Only a slice of the listing below is wanted. Retype the lines from the one containing "Fill cell: 2537 / 14600" through the one containing "synthesis | routed |", exactly, both ends included.
————
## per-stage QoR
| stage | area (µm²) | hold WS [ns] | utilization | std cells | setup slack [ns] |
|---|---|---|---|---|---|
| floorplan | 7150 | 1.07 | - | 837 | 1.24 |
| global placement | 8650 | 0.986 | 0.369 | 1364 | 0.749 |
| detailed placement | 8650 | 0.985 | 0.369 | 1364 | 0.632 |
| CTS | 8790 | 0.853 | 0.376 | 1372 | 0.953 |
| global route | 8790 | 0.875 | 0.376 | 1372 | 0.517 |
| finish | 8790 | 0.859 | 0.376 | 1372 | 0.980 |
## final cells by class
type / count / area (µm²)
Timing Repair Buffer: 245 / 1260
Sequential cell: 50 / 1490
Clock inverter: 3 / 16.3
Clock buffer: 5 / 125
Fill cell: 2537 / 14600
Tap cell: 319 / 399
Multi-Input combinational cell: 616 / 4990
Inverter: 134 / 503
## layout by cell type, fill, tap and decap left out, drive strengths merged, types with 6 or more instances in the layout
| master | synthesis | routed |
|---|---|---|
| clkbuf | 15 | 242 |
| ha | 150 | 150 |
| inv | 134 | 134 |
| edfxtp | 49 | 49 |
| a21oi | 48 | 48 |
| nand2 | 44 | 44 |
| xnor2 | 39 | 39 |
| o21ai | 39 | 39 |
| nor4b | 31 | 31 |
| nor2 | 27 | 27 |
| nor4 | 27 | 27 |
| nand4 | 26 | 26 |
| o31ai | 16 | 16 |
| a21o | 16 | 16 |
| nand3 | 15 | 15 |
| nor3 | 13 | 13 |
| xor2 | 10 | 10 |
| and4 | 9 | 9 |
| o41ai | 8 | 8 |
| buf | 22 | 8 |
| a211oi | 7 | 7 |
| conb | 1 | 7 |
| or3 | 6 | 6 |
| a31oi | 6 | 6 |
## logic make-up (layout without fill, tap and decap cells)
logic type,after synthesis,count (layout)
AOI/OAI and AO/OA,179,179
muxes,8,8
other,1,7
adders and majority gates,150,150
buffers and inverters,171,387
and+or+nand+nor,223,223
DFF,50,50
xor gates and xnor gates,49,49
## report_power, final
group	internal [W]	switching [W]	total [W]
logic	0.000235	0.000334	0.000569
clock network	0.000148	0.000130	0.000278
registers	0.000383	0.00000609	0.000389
————
> _Answer for this exercise_:
Fill cell: 2537 / 14600
Tap cell: 319 / 399
Multi-Input combinational cell: 616 / 4990
Inverter: 134 / 503
## layout by cell type, fill, tap and decap left out, drive strengths merged, types with 6 or more instances in the layout
| master | synthesis | routed |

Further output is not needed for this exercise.